Even if you use glasses (the type you put on your face, not the kind you drink out of), you still visit your eye doctor yearly, right? Because, as time passes, your eyes change. Similar to the rest of your body, your eyes aren’t fixed and neither are your ears. That’s why, much like your eyes, it’s crucial to keep having your ears assessed even after you’ve invested in a nice pair of hearing aids.
Many people, unfortunately, miss those annual appointments. Perhaps a visit to their doctor is taking a back seat to enjoying life. Or, it may be that your job has been hectic lately. Or perhaps, you’ve just been so satisfied with your hearing aids that you haven’t had a reason to go back in. It seems as if that would be good, right?
Scheduling a hearing test
Let’s use Daphne as our fictional stand-in. For some time now, Daphne has detected some symptoms associated with her hearing. Her TV volume is getting louder and louder. When she goes out after work to a loud restaurant, she has trouble following conversations. And so, she goes to get her hearing checked (because she’s smart and she takes care of herself).
Daphne makes sure to follow all of the steps to manage her hearing impairment: she purchases hearing aids, which are then correctly fitted and calibrated, and then she goes on with her life.
Problem solved? Well, yes and no. It’s great that Daphne went in for a hearing test and caught her hearing issues early. But for most individuals with hearing impairment, even a small one, follow-up care becomes even more important in the long run. Daphne would be doing herself a favor by going to routine appointments. But Daphne’s not alone in avoiding check-ups, based on one survey, only 33% of seniors using hearing aids also maintained regular hearing services.
If you already have hearing aids, why do you need regular hearing exams?
Remember when we used the glasses metaphor earlier? Daphne’s hearing won’t become static and stop changing just because she uses hearing aids. It’s essential to fine-tune the hearing aids to counter those changes. Regular testing helps keep track of any changes in hearing and catch issues early.

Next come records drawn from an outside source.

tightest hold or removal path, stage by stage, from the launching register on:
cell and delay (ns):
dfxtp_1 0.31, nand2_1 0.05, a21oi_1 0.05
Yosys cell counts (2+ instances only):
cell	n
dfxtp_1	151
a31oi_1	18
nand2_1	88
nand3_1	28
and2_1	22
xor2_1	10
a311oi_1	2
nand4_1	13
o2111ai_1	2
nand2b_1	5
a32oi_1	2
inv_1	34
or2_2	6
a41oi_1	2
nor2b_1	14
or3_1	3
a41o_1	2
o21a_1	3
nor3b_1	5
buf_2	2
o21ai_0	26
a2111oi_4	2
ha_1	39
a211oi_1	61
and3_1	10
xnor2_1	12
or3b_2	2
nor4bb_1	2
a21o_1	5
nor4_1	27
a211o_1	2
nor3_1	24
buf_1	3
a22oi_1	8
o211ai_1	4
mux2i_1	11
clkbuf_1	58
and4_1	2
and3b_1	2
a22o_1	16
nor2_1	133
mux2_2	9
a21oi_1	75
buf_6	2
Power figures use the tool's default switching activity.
### src/rtl/uart_cmd_controller.sv
// rtl/uart_cmd_controller.sv - UART command frame controller (SYNC/ADDR/DATA/CHK -> register write)
// Optional inter-byte timeout is built only when UART_CMD_TIMEOUT_EN is defined.
module uart_cmd_controller #(
    parameter logic [7:0] SYNC_BYTE      = 8'hA5,
    parameter int         TIMEOUT_CYCLES = 50000
) (
    input  logic       clk_50MHz,
    input  logic       reset,
    input  logic       rx_valid,
    input  logic [7:0] rx_data,
    output logic       wr_valid,
    output logic [7:0] wr_addr,
    output logic [7:0] wr_data,
    input  logic       wr_ready,
    output logic       frame_err,
    output logic [1:0] err_code,
    output logic [7:0] err_count,
    output logic       busy
);

    typedef enum logic [2:0] {
        ST_SYNC,
        ST_ADDR,
        ST_DATA,
        ST_CHK,
        ST_ISSUE
    } state_t;

    localparam logic [1:0] ERR_CHECKSUM = 2'b01;
    localparam logic [1:0] ERR_OVERRUN  = 2'b10;
    localparam logic [1:0] ERR_TIMEOUT  = 2'b11;

    state_t     state_q, state_d;
    logic [7:0] addr_q, addr_d;
    logic [7:0] data_q, data_d;
    logic       wr_valid_q;
    logic       frame_err_q;
    logic [1:0] err_code_q;
    logic [7:0] err_count_q;
    logic       busy_q;
    logic       err_d;
    logic [1:0] err_code_d;

`ifdef UART_CMD_TIMEOUT_EN
    localparam int TW = (TIMEOUT_CYCLES > 2) ? $clog2(TIMEOUT_CYCLES) : 1;
    logic [TW-1:0] tmo_q;
    logic          timed_state;
    logic          tmo_expired;

    assign timed_state = (state_q == ST_ADDR) || (state_q == ST_DATA) || (state_q == ST_CHK);
    assign tmo_expired = timed_state && !rx_valid && (tmo_q == TW'(TIMEOUT_CYCLES - 1));
`endif

    always_comb begin
        state_d    = state_q;
        addr_d     = addr_q;
        data_d     = data_q;
        err_d      = 1'b0;
        err_code_d = err_code_q;
        case (state_q)
            ST_SYNC: begin
                if (rx_valid && rx_data == SYNC_BYTE) state_d = ST_ADDR;
            end
            ST_ADDR: begin
                if (rx_valid) begin
                    addr_d  = rx_data;
                    state_d = ST_DATA;
                end
            end
            ST_DATA: begin
                if (rx_valid) begin
                    data_d  = rx_data;
                    state_d = ST_CHK;
                end
            end
            ST_CHK: begin
                // A failing checksum byte is never reinterpreted as a new SYNC.
                if (rx_valid) begin
                    if (rx_data == (SYNC_BYTE ^ addr_q ^ data_q)) begin
                        state_d = ST_ISSUE;
                    end else begin
                        state_d    = ST_SYNC;
                        err_d      = 1'b1;
                        err_code_d = ERR_CHECKSUM;
                    end
                end
            end
            ST_ISSUE: begin
                if (wr_ready) begin
                    state_d = (rx_valid && rx_data == SYNC_BYTE) ? ST_ADDR : ST_SYNC;
                end else if (rx_valid) begin
                    err_d      = 1'b1;
                    err_code_d = ERR_OVERRUN;
                end
            end
            default: state_d = ST_SYNC;
        endcase
`ifdef UART_CMD_TIMEOUT_EN
        if (tmo_expired) begin
            state_d    = ST_SYNC;
            err_d      = 1'b1;
            err_code_d = ERR_TIMEOUT;
        end
`endif
    end

    always_ff @(posedge clk_50MHz) begin
        if (reset) begin
            state_q     <= ST_SYNC;
            addr_q      <= 8'h00;
            data_q      <= 8'h00;
            wr_valid_q  <= 1'b0;
            frame_err_q <= 1'b0;
            err_code_q  <= 2'b00;
            err_count_q <= 8'h00;
            busy_q      <= 1'b0;
        end else begin
            state_q     <= state_d;
            addr_q      <= addr_d;
            data_q      <= data_d;
            wr_valid_q  <= (state_d == ST_ISSUE);
            frame_err_q <= err_d;
            err_code_q  <= err_code_d;
            busy_q      <= (state_d != ST_SYNC);
            if (err_d && err_count_q != 8'hFF) err_count_q <= err_count_q + 8'h01;
        end
    end

`ifdef UART_CMD_TIMEOUT_EN
    // Counter restarts on every byte and on every state change into a timed state.
    always_ff @(posedge clk_50MHz) begin
        if (reset || rx_valid || !timed_state || state_d != state_q) begin
            tmo_q <= '0;
        end else begin
            tmo_q <= tmo_q + 1'b1;
        end
    end
`endif

    assign wr_valid  = wr_valid_q;
    assign wr_addr   = addr_q;
    assign wr_data   = data_q;
    assign frame_err = frame_err_q;
    assign err_code  = err_code_q;
    assign err_count = err_count_q;
    assign busy      = busy_q;

endmodule

### config.mk
export PLATFORM = sky130hd
export DESIGN_NAME = uart_cmd_controller
export DESIGN_NICKNAME = d
export VERILOG_FILES = /design/src/rtl/uart_cmd_controller.sv
export SDC_FILE = /design/constraint.sdc
export NUM_CORES = 1
export LEC_CHECK = 0
export CORE_MARGIN = 2
export CORE_UTILIZATION = 30
export DETAILED_ROUTE_END_ITERATION = 16
export PLACE_DENSITY = 0.51
export SYNTH_ARGS = -nofsm -noshare
export SYNTH_HDL_FRONTEND = slang
export SYNTH_SLANG_ARGS = --single-unit
### constraint.sdc
create_clock -name clk_50MHz -period 2.5 [get_ports clk_50MHz]
set_input_delay 0.5 -clock clk_50MHz [delete_from_list [all_inputs] [get_ports clk_50MHz]]
set_output_delay 0.5 -clock clk_50MHz [all_outputs]
set_load 0.05 [all_outputs]
### After elaboration in Yosys (flattened, before gate mapping)

Cells that the tools add are included.

* bits in registers: 32
* input port bits: 12
* output and inout port bits: 29

* $add $sub $neg: 1
* equality and inequality tests: 12
* muxes and demuxes: 18
* bitwise logic cells: 2
* reduce and logical (&&, ||, !) cells: 8

Operator list (number)
* $mux W3: 6
* $pmux W3 S5: 1
* $add A8 B1 Y8 const B: 1
* $eq A8 B8 Y1: 1
* $eq A8 B8 Y1 const B: 1
* $mux W2: 4
* $ne A2 B2 Y1 const B: 4
* $ne A8 B8 Y1 const B: 1
* $xor A8 B8 Y8: 1
* $eq A3 B2 Y1 const B: 2
* $eq A3 B3 Y1 const B: 2
* $mux W1: 5
* $reduce_and A5 Y1: 1
* $not A4 Y4: 1
* $pmux W2 S2: 1
* $reduce_and A2 Y1: 2
* $eq A3 B1 Y1 const B: 1
* $logic_not A3 Y1: 1
* $reduce_bool A3 Y1: 1
* $logic_and A1 B1 Y1: 2
* $pmux W1 S2: 1
* $reduce_bool A2 Y1: 1

### Logic depth before layout (Yosys ltp)

* depth in word-level cells: 7
* mapped depth: 6

### Least setup slack after synthesis

No wires, ideal clock.

* kind: register to register
* start point: register data_q[0], in the netlist wr_data[0]
* end point: register err_count_q[7], in the netlist err_count[7]
* data arrival time: 2203 ps
* data required time: 2379 ps
* setup slack: 176 ps
* cell stages (with the launch flop): 7
* clock period less this slack: 2324 ps
* cells stage by stage: dfxtp_1 -> xor3_2 -> and4_4 -> and4_4 -> buf_6 -> nor4_4 -> mux2_4

* cells in the longest elaborated chain, start to end: 6

Ends and longest elaborated chain
* from (decl): RTL line 35 `logic [7:0] data_q, data_d;`
* from (signal assigned): RTL line 120 `data_q <= data_d;`
* $xor A8 B8 Y8: RTL line 79 `if (rx_data == (SYNC_BYTE ^ addr_q ^ data_q)) begin`
* $eq A8 B8 Y1: RTL line 79
* $mux W1: RTL line 79
* $mux W1: RTL line 78 `if (rx_valid) begin`
* $pmux W1 S2: RTL line 60 `case (state_q)`
* $logic_and A1 B1 Y1: RTL line 125 `if (err_d && err_count_q != 8'hFF) err_count_q <= err_count_q + 8'h01;`
* to (signal assigned): RTL line 125
* to (decl): RTL line 39 `logic [7:0] err_count_q;`

Every way passes these cells.
A chain may end at the register's enable or synchronous reset.

### Final worst setup path

* start point: input port rx_data[3]
* end point: register err_count_q[7], in the netlist err_count[7]

* cells in the longest elaborated chain, start to end: 5

Ends and longest elaborated chain
* from (decl): RTL line 10 `input logic [7:0] rx_data,`
* $eq A8 B8 Y1: RTL line 79
* $mux W1: RTL line 79
* $mux W1: RTL line 78
* $pmux W1 S2: RTL line 60
* $logic_and A1 B1 Y1: RTL line 125

Every way passes these cells.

And there are other benefits to getting regular hearing assessments after you get hearing aids. Here are a few of the most important reasons:
- Hearing degeneration: Your hearing may continue to worsen even if you use hearing aids. If this deterioration is slow enough, you probably won’t realize it’s happening without the aid of a hearing exam. Proper alterations to your hearing aids can frequently slow hearing loss.
- Hearing aid calibration: Your hearing changes in small ways, and while your overall hearing may remain stable, these slight changes may require you to get regular hearing assessments. Without this calibration, your hearing aids could slowly become less and less effective.
- Your fit may change: Because your hearing is always changing, it’s very possible that the way your hearing aids fit inside of your ears will shift. Making sure your hearing aids continue to fit properly is a big part of your regular exam.
Hazards and roadblocks
The issue is, Daphne may, in her frustration, quit using her hearing aids altogether because they’re not working correctly. Over time, hearing loss can be slowed by wearing hearing aids. Your hearing will decline faster if you quit using your hearing aids and you most likely won’t even notice it.
If you want your hearing aids to continue working at an optimal level, routine exams are going to be your best option in terms of attaining that. Protect your hearing and ensure your hearing aids are effectively working by getting routine screenings.